==> src/hdl/bmp24_pkg.sv <==
package bmp24_pkg;

  // Largest accepted image dimension in pixels.
  localparam logic [31:0] MAX_DIM = 32'd4096;
  localparam int DIM_W = 13;

  // Header layout: 14-byte file header plus 40-byte info header.
  localparam logic [31:0] HDR_LEN  = 32'd54;
  localparam logic [31:0] HDR_LAST = 32'd53;

  // Byte positions at which a little-endian header field is complete.
  localparam logic [31:0] POS_SIGNATURE   = 32'd1;
  localparam logic [31:0] POS_DATA_OFFSET = 32'd13;
  localparam logic [31:0] POS_WIDTH       = 32'd21;
  localparam logic [31:0] POS_HEIGHT      = 32'd25;
  localparam logic [31:0] POS_BPP         = 32'd29;
  localparam logic [31:0] POS_COMPRESSION = 32'd33;

  localparam logic [15:0] BMP_SIGNATURE = 16'h4D42;
  localparam logic [15:0] BMP_BPP       = 16'd24;

  // Result beat layout: red, green, blue, width, height, then zero fill.
  localparam int STATUS_W   = 3;
  localparam int FIELDS_W   = 3 * 8 + 2 * DIM_W;
  localparam int OUT_DATA_W = ((FIELDS_W + 7) / 8) * 8;
  localparam int FILL_W     = OUT_DATA_W - FIELDS_W;

  // Result status codes.
  localparam logic [STATUS_W-1:0] ST_PIXEL      = 3'd0;
  localparam logic [STATUS_W-1:0] ST_HEADER_OK  = 3'd1;
  localparam logic [STATUS_W-1:0] ST_BAD_SIG    = 3'd2;
  localparam logic [STATUS_W-1:0] ST_BAD_BPP    = 3'd3;
  localparam logic [STATUS_W-1:0] ST_COMPRESSED = 3'd4;
  localparam logic [STATUS_W-1:0] ST_TOO_LARGE  = 3'd5;

  // Header fault flag bits.
  localparam int FLT_SIG  = 0;
  localparam int FLT_BPP  = 1;
  localparam int FLT_COMP = 2;

  typedef enum logic [2:0] {
    PH_IDLE,
    PH_HEADER,
    PH_SKIP,
    PH_PIXEL,
    PH_PAD,
    PH_DONE
  } phase_t;

  typedef struct packed {
    logic                valid;
    logic [STATUS_W-1:0] status;
    logic [7:0]          red;
    logic [7:0]          green;
    logic [7:0]          blue;
    logic [DIM_W-1:0]    image_width;
    logic [DIM_W-1:0]    image_height;
    logic                last_pixel;
  } result_t;

endpackage
[src/rtl/tklock_pkg.sv]
// Package for the touch keypad code lock: key, event and mode codes,
// key grid bounds and the coordinate-to-key decoder.
// No dependencies.
package tklock_pkg;

    localparam int LOCK_CODE_LEN = 6;

    localparam int X_W      = 10;
    localparam int Y_W      = 9;
    localparam int SECRET_W = 24;
    localparam int MAXF_W   = 3;
    localparam int KEY_W    = 4;
    localparam int EVENT_W  = 4;
    localparam int COUNT_W  = 3;
    localparam int IN_TDATA_W  = 24;
    localparam int OUT_TDATA_W = 16;

    localparam logic [SECRET_W-1:0] SECRET_RESET = 24'h654321;
    localparam logic [MAXF_W-1:0]   MAXF_RESET   = 3'd3;
    localparam logic [COUNT_W-1:0]  FAIL_SAT     = 3'd7;

    // Configuration register indexes.
    localparam logic REG_SECRET_CODE  = 1'b0;
    localparam logic REG_MAX_FAILURES = 1'b1;

    // Grid bounds; every bound is exclusive on both sides.
    localparam logic [X_W-1:0] COL_EDGE_0 = 10'd0;
    localparam logic [X_W-1:0] COL_EDGE_1 = 10'd266;
    localparam logic [X_W-1:0] COL_EDGE_2 = 10'd533;
    localparam logic [X_W-1:0] COL_EDGE_3 = 10'd800;
    localparam logic [Y_W-1:0] ROW_EDGE_0 = 9'd100;
    localparam logic [Y_W-1:0] ROW_EDGE_1 = 9'd195;
    localparam logic [Y_W-1:0] ROW_EDGE_2 = 9'd290;
    localparam logic [Y_W-1:0] ROW_EDGE_3 = 9'd385;
    localparam logic [Y_W-1:0] ROW_EDGE_4 = 9'd480;

    localparam logic [KEY_W-1:0] KEY_MAX_DIGIT = 4'd9;
    localparam logic [KEY_W-1:0] KEY_DELETE    = 4'd10;
    localparam logic [KEY_W-1:0] KEY_ENTER     = 4'd11;
    localparam logic [KEY_W-1:0] KEY_NONE      = 4'd15;

    typedef enum logic [EVENT_W-1:0] {
        EV_NO_KEY      = 4'd0,
        EV_DIGIT_TAKEN = 4'd1,
        EV_ENTRY_FULL  = 4'd2,
        EV_DELETED     = 4'd3,
        EV_NOTHING_DEL = 4'd4,
        EV_TOO_FEW     = 4'd5,
        EV_WRONG       = 4'd6,
        EV_LOCKOUT     = 4'd7,
        EV_UNLOCKED    = 4'd8,
        EV_IGNORED     = 4'd9
    } event_t;

    typedef enum logic [1:0] {
        MODE_ENTERING = 2'd0,
        MODE_LOCKED   = 2'd1,
        MODE_UNLOCKED = 2'd2
    } mode_t;

    // Keys by row from the top: 1 2 3 / 4 5 6 / 7 8 9 / delete 0 enter.
    function automatic logic [KEY_W-1:0] decode_key(input logic [X_W-1:0] x,
                                                    input logic [Y_W-1:0] y);
        logic [1:0] col;
        logic [1:0] row;
        logic       col_ok;
        logic       row_ok;
        logic [KEY_W-1:0] key;
        col_ok = 1'b1;
        row_ok = 1'b1;
        col    = 2'd0;
        row    = 2'd0;
        if (x > COL_EDGE_0 && x < COL_EDGE_1) begin
            col = 2'd0;
        end else if (x > COL_EDGE_1 && x < COL_EDGE_2) begin
            col = 2'd1;
        end else if (x > COL_EDGE_2 && x < COL_EDGE_3) begin
            col = 2'd2;
        end else begin
            col_ok = 1'b0;
        end
        if (y > ROW_EDGE_0 && y < ROW_EDGE_1) begin
            row = 2'd0;
        end else if (y > ROW_EDGE_1 && y < ROW_EDGE_2) begin
            row = 2'd1;
        end else if (y > ROW_EDGE_2 && y < ROW_EDGE_3) begin
            row = 2'd2;
        end else if (y > ROW_EDGE_3 && y < ROW_EDGE_4) begin
            row = 2'd3;
        end else begin
            row_ok = 1'b0;
        end
        if (!(col_ok && row_ok)) begin
            key = KEY_NONE;
        end else if (row == 2'd3) begin
            case (col)
                2'd0:    key = KEY_DELETE;
                2'd1:    key = 4'd0;
                default: key = KEY_ENTER;
            endcase
        end else begin
            key = 4'(({2'b00, row} * 4'd3) + {2'b00, col} + 4'd1);
        end
        return key;
    endfunction

endpackage

[src/rtl/touch_keypad_code_lock.sv]
// Touch keypad code lock: decodes touch points onto a key grid, collects a
// digit entry and checks it against the configured code. Uses tklock_pkg.
//
//  channel | direction | word contents (lowest bit first)
//  s_      | in        | touch_x[9:0], touch_y[18:10], zero pad to 24 bits
//  m_      | out       | event_res[3:0], key_code[7:4], digits_entered[10:8],
//          |           | failures[13:11], zero pad to 16 bits
//  cfg_    | in        | index 0 secret_code (24 bits), index 1 max_failures
//
// One word is accepted per cycle while a low m_tready does not hold the result;
// the first register holds the decoded key, the second the result, and the
// lock state is updated as a word moves from the first to the second.
// Reset clears the entry count, the failure count and the mode; the stored
// digits are not cleared. When m_tready is low the result holds, one more
// word may wait in the key register, and then s_tready falls.
module touch_keypad_code_lock #(
    parameter int CODE_LEN = tklock_pkg::LOCK_CODE_LEN
) (
    input  logic                                   aclk,
    input  logic                                   aresetn,
    input  logic                                   s_tvalid,
    output logic                                   s_tready,
    // touch_x [9:0], touch_y [18:10]
    input  logic [tklock_pkg::IN_TDATA_W-1:0]      s_tdata,
    output logic                                   m_tvalid,
    input  logic                                   m_tready,
    // event_res [3:0], key_code [7:4], digits_entered [10:8], failures [13:11]
    output logic [tklock_pkg::OUT_TDATA_W-1:0]     m_tdata,
    input  logic                                   cfg_we,
    input  logic                                   cfg_index,
    input  logic [tklock_pkg::SECRET_W-1:0]        cfg_wdata
);
    import tklock_pkg::*;

    localparam int CNT_W = $clog2(CODE_LEN + 1);
    localparam int IDX_W = (CODE_LEN > 1) ? $clog2(CODE_LEN) : 1;
    localparam int EXT_W = (CODE_LEN * 4 > SECRET_W) ? CODE_LEN * 4 : SECRET_W;
    localparam logic [CNT_W-1:0] FULL_COUNT = CNT_W'(CODE_LEN);

    logic [SECRET_W-1:0] secret_reg;
    logic [MAXF_W-1:0]   max_fail_reg;

    logic                key_valid_reg;
    logic [KEY_W-1:0]    key_reg;

    logic [KEY_W-1:0]    digits_reg [CODE_LEN];
    logic [CNT_W-1:0]    count_reg;
    logic [COUNT_W-1:0]  fail_reg;
    mode_t               mode_reg;

    logic                out_valid_reg;
    logic [OUT_TDATA_W-1:0] out_data_reg;

    logic                advance;
    logic [CNT_W-1:0]    count_next;
    logic [COUNT_W-1:0]  fail_next;
    mode_t               mode_next;
    event_t              event_next;
    logic                digit_we;
    logic                match;
    logic [EXT_W-1:0]    code_ext;
    logic [COUNT_W-1:0]  fail_inc;

    assign advance  = !out_valid_reg || m_tready;
    assign s_tready = !key_valid_reg || advance;
    assign m_tvalid = out_valid_reg;
    assign m_tdata  = out_data_reg;

    // Configuration registers.
    always_ff @(posedge aclk) begin
        if (!aresetn) begin
            secret_reg   <= SECRET_RESET;
            max_fail_reg <= MAXF_RESET;
        end else if (cfg_we) begin
            case (cfg_index)
                REG_SECRET_CODE:  secret_reg   <= cfg_wdata;
                REG_MAX_FAILURES: max_fail_reg <= cfg_wdata[MAXF_W-1:0];
                default: ;
            endcase
        end
    end

    // Decode stage.
    always_ff @(posedge aclk) begin
        if (!aresetn) begin
            key_valid_reg <= 1'b0;
        end else if (s_tvalid && s_tready) begin
            key_valid_reg <= 1'b1;
        end else if (advance) begin
            key_valid_reg <= 1'b0;
        end
    end

    always_ff @(posedge aclk) begin
        if (s_tvalid && s_tready) begin
            key_reg <= decode_key(s_tdata[X_W-1:0], s_tdata[X_W +: Y_W]);
        end
    end

    // Digit compare, all positions in parallel.
    always_comb begin
        code_ext = EXT_W'(secret_reg);
        match    = 1'b1;
        for (int i = 0; i < CODE_LEN; i++) begin
            if (digits_reg[i] != code_ext[4*i +: 4]) begin
                match = 1'b0;
            end
        end
    end

    assign fail_inc = (fail_reg < FAIL_SAT) ? fail_reg + 3'd1 : fail_reg;

    always_comb begin
        count_next = count_reg;
        fail_next  = fail_reg;
        mode_next  = mode_reg;
        event_next = EV_NO_KEY;
        digit_we   = 1'b0;
        if (key_reg == KEY_NONE) begin
            event_next = EV_NO_KEY;
        end else if (mode_reg != MODE_ENTERING) begin
            event_next = EV_IGNORED;
        end else if (key_reg <= KEY_MAX_DIGIT) begin
            if (count_reg >= FULL_COUNT) begin
                event_next = EV_ENTRY_FULL;
            end else begin
                digit_we   = 1'b1;
                count_next = count_reg + CNT_W'(1);
                event_next = EV_DIGIT_TAKEN;
            end
        end else if (key_reg == KEY_DELETE) begin
            if (count_reg == '0) begin
                event_next = EV_NOTHING_DEL;
            end else begin
                count_next = count_reg - CNT_W'(1);
                event_next = EV_DELETED;
            end
        end else begin
            count_next = '0;
            if (count_reg != FULL_COUNT) begin
                event_next = EV_TOO_FEW;
            end else if (match) begin
                mode_next  = MODE_UNLOCKED;
                event_next = EV_UNLOCKED;
            end else begin
                fail_next = fail_inc;
                if (fail_inc >= max_fail_reg) begin
                    mode_next  = MODE_LOCKED;
                    event_next = EV_LOCKOUT;
                end else begin
                    event_next = EV_WRONG;
                end
            end
        end
    end

    // Lock state and result register.
    always_ff @(posedge aclk) begin
        if (!aresetn) begin
            count_reg     <= '0;
            fail_reg      <= '0;
            mode_reg      <= MODE_ENTERING;
            out_valid_reg <= 1'b0;
        end else if (advance) begin
            out_valid_reg <= key_valid_reg;
            if (key_valid_reg) begin
                count_reg <= count_next;
                fail_reg  <= fail_next;
                mode_reg  <= mode_next;
            end
        end
    end

    always_ff @(posedge aclk) begin
        if (advance && key_valid_reg) begin
            out_data_reg <= {2'b00, fail_next, COUNT_W'(count_next), key_reg,
                             event_next};
            if (digit_we) begin
                digits_reg[count_reg[IDX_W-1:0]] <= key_reg;
            end
        end
    end

endmodule
[config.mk]
export PLATFORM = sky130hd
export DESIGN_NAME = touch_keypad_code_lock
export DESIGN_NICKNAME = d
export VERILOG_FILES = /design/src/rtl/tklock_pkg.sv /design/src/rtl/touch_keypad_code_lock.sv
export SDC_FILE = /design/constraint.sdc
export NUM_CORES = 1
export LEC_CHECK = 0
export ABC_CLOCK_PERIOD_IN_PS = 3520
export BUFFER_PORTS_ARGS = -buffer_cell sky130_fd_sc_hd__buf_4
export CORE_ASPECT_RATIO = 0.6
export CORE_MARGIN = 2
export CORE_UTILIZATION = 38
export DETAILED_ROUTE_END_ITERATION = 10
export PLACE_DENSITY = 0.69
export SETUP_SLACK_MARGIN = 0.02
export SYNTH_ARGS = -nofsm -noshare
export SYNTH_HDL_FRONTEND = slang
export SYNTH_SLANG_ARGS = --single-unit
[constraint.sdc]
create_clock -name aclk -period 3.52 [get_ports aclk]
set_input_delay 0.352 -clock aclk [delete_from_list [all_inputs] [get_ports aclk]]
set_output_delay 0.352 -clock aclk [all_outputs]
set_load 0.01 [all_outputs]
==> impl_metrics.env <==
export IMPL_grt_max_degree=25
export IMPL_core_area_mm2=0.00995
export IMPL_yosysSeqAreaShare=0.511
export IMPL_async_flop_share=0
export IMPL_maxCapViolCount=0
export IMPL_firstDrtPassIters=5
export IMPL_critical_path_cell_chain="buf_4 -> or3_4 -> or4_4 -> a21o_1 -> fa_1 -> inv_1 -> ha_1 -> a21o_1 -> a211oi_1 -> o211ai_1"
export IMPL_synth_area_leaders="edfxtp_1 (32%), dfxtp_1 (19%), nand2_1 (6.7%), xor2_1 (5.4%), ha_1 (3.8%)"
export IMPL_ys_seq_elements=79
export IMPL_rows=28
export IMPL_holdBufCountCts=0
export IMPL_route_detailed_drc=0
export IMPL_vdd_drop_max_uv=217
export IMPL_cts_root_buf="clkbuf_16"
export IMPL_rsz0062_at_grt="false"
export IMPL_crit_required_ns=3.58
export IMPL_nNetsFinal=532
export IMPL_dieHeight_um=82.6
export IMPL_clk_latency_ns=0.34
export IMPL_cts_buffers=9
export IMPL_finalWirelength_mm=8.85
export IMPL_overflow=0
export IMPL_ys_warn_count=0
export IMPL_synth_ff_type="edfxtp_1"
export IMPL_p_sw_mw=0.541
export IMPL_cellPowerDensity_mw_per_mm2=465
export IMPL_gr_usage_all_layers=0.171
export IMPL_drt_initial_drc_count=209
export IMPL_fin_util=0.482
export IMPL_place_ws_ns=0.239
export IMPL_finalClockSkew_ns=0.00467
export IMPL_syn_cell_area_mm2=0.00392
export IMPL_dp_final_hpwl_mm=6.52
export IMPL_drt_antenna_violating_nets=0
export IMPL_n_fill_cell=966
export IMPL_synth_edf_count=42
export IMPL_cts_sinks=79
export IMPL_synth_distinct_cells=52
export IMPL_p_leak_nw=1.91
export IMPL_slew_viol_final=0
export IMPL_period_share=0.828
export IMPL_worstSetupStartpointType="input port"
export IMPL_max_stage_delay_ns=0.56
export IMPL_io_pins=72
export IMPL_port_buffers=64
export IMPL_start_util=0.393
export IMPL_whs_ns=0.228
export IMPL_worst_slew_pin_slew_ns=0.876
export IMPL_design_area_mm2=0.00480
export IMPL_combinationalPowerShare=0.133
export IMPL_vias_per_cell=5.19
export IMPL_grt_pass1_wl_mm=14.3
export IMPL_cts_buffer_depth=2
export IMPL_wl_per_cell_um=14.7
export IMPL_yosysTopAreaCell="edfxtp_1"
export IMPL_cts_resized=0
export IMPL_avgSynthCellArea_um2=9.74
export IMPL_area_growth_pct=22.6
export IMPL_post_route_min_period_ns=2.91
export IMPL_fin_setup_tns_ns=0
export IMPL_seq_power_share=0.477
export IMPL_drive_gt1_frac=0.192
export IMPL_cts_clk_slew_worst_paths_ns=0.05
export IMPL_synthCells=402
export IMPL_antenna_found_initial=0
export IMPL_cts_tree="yes"
export IMPL_hold_viol_final=0
export IMPL_status="finished clean"
export IMPL_crit_path_end_kind="flip-flop"
export IMPL_finalSetupViolations=0
export IMPL_placedInstanceArea_mm2=0.00452
export IMPL_max_freq_mhz=343
export IMPL_clkPwrFrac=0.390
export IMPL_die_w_um=135
export IMPL_vias=3136
export IMPL_hold_path_class="input port to flip-flop"
export IMPL_place_gp_congestion=0.913
export IMPL_switching_share=0.242
export IMPL_grt_pass1_vias=2901
export IMPL_htree_levels=3
export IMPL_worst_slack_ns=0.607
export IMPL_n_antenna_cell=0
export IMPL_crit_arrival_ns=2.97
export IMPL_synth_top_cell_area_share=0.322
export IMPL_slew_headroom=0.416
export IMPL_setup_worst_path_class="input port to flip-flop"
export IMPL_intPower_mw=1.69
export IMPL_crit_top_cell="a21o_1"
export IMPL_postCtsSetupBuffers=0
export IMPL_design_die_area_mm2=0.0112
export IMPL_crit_slowest_cell="or4_4"
export IMPL_cp_max_fo=6
## path summary, 6_finish.rpt
kind / start / endpoint / slack, ns / cells after the start
setup reg to reg: count_reg[0]$_SDFFE_PN0P_ / digits_reg[5][0]$_DFFE_PP_ / 0.73 / 6
hold reg to reg: code_ext[19]$_SDFFE_PN0P_ / code_ext[19]$_SDFFE_PN0P_ / 0.47 / 2
hold / removal: cfg_wdata[16] / code_ext[16]$_SDFFE_PN1P_ / 0.23 / 3
setup / recovery: s_tdata[6] / key_reg[3]$_SDFFCE_PN1P_ / 0.61 / 10
## synth_stat cells, types with 2 or more instances
| library cell | n |
|---|---|
| clkbuf_1 | 14 |
| or3_1 | 3 |
| nor2b_1 | 2 |
| mux2_2 | 2 |
| o31ai_1 | 4 |
| or4_1 | 2 |
| edfxtp_1 | 42 |
| o21a_1 | 3 |
| and4_1 | 2 |
| a31oi_1 | 4 |
| nand3_1 | 23 |
| dfxtp_1 | 37 |
| buf_4 | 2 |
| nor4_1 | 10 |
| a21oi_1 | 28 |
| ha_1 | 12 |
| fa_1 | 2 |
| nand2_1 | 70 |
| a211oi_1 | 6 |
| o21ai_0 | 13 |
| o211ai_1 | 4 |
| xor2_1 | 24 |
| nor3_1 | 10 |
| nand4_1 | 2 |
| a21o_1 | 3 |
| o2bb2ai_1 | 4 |
| nor2_1 | 22 |
| and2_1 | 4 |
| nand2b_1 | 6 |
| nor3b_1 | 4 |
| or2_2 | 2 |
| inv_1 | 16 |
## cell type report
cell class                      count  area (um^2)  area share
Clock buffer                       15          278      0.0579
Clock inverter                      1         5.00     0.00104
Inverter                           16         60.1      0.0125
Multi-Input combinational cell    292         1790       0.373
Sequential cell                    79         2000       0.417
Tap cell                          135          169      0.0352
Timing Repair Buffer               66          495       0.103
## layout by cell type, fill, tap and decap left out, types with 13 or more instances in the layout
| cell | instances |
|---|---|
| edfxtp_1 | 42 |
| a21oi_1 | 28 |
| o21ai_0 | 13 |
| nand3_1 | 23 |
| buf_4 | 66 |
| nor2_1 | 22 |
| inv_1 | 16 |
| dfxtp_1 | 37 |
| nand2_1 | 70 |
| xor2_1 | 24 |
## routing by layer
| layer | GRT usage | vias to the layer above | wire [um] |
|---|---|---|---|
| li1 | - | 1558 | - |
| met1 | 0.240 | 1466 | 4640 |
| met2 | 0.246 | 102 | 3510 |
| met3 | 0.0513 | 10 | 587 |
| met4 | 0.0729 | 0 | 115 |
| met5 | 0 | - | 0 |
## power groups by stage
stage	logic (mW)	clock network (mW)	registers (mW)
2_1_floorplan	0.183	0	1.07
3_3_place_gp	0.287	0	1.08
6_report	0.297	0.871	1.06
3_5_place_dp	0.296	0	1.08
5_1_grt	0.335	0.921	1.07
4_1_cts	0.297	0.887	1.06
## worst max-delay path: cells and delay by family
| kind | cells | cell delay (ns) |
|---|---|---|
| fa+ha+maj | 2 | 0.78 |
| buf+inv | 2 | 0.18 |
| simple gates | 2 | 0.97 |
| compound gates | 4 | 0.71 |
## metrics by stage
step,power [mW],cells
global route,2.33,604
floorplan,1.26,403
finish,2.23,604
CTS,2.25,604
global placement,1.37,588
detailed placement,1.38,588
## logic make-up (layout without fill, tap and decap cells)
logic type	count (synthesis)	count (layout)	share of synthesized area
DFF	79	79	0.511
and+or+nand+nor	167	167	0.205
muxes	3	3	0.00831
xor gates and xnor gates	25	25	0.0559
other	1	2	0.000958
buffers and inverters	32	98	0.0326
AOI/OAI and AO/OA	81	81	0.137
adders and majority gates	14	14	0.0486
No activity file was read; power rests on OpenSTA's default activity.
..............................
■ What is needed ■
Please return the lines above that run from the line containing "export IMPL_io_pins=72" to the line containing "export IMPL_area_growth_pct=22.6", inclusive, exactly and with no other lines.

■ Response area ■
export IMPL_io_pins=72
export IMPL_port_buffers=64
export IMPL_start_util=0.393
export IMPL_whs_ns=0.228
export IMPL_worst_slew_pin_slew_ns=0.876
export IMPL_design_area_mm2=0.00480
export IMPL_combinationalPowerShare=0.133
export IMPL_vias_per_cell=5.19
export IMPL_grt_pass1_wl_mm=14.3
export IMPL_cts_buffer_depth=2
export IMPL_wl_per_cell_um=14.7
export IMPL_yosysTopAreaCell="edfxtp_1"
export IMPL_cts_resized=0
export IMPL_avgSynthCellArea_um2=9.74
export IMPL_area_growth_pct=22.6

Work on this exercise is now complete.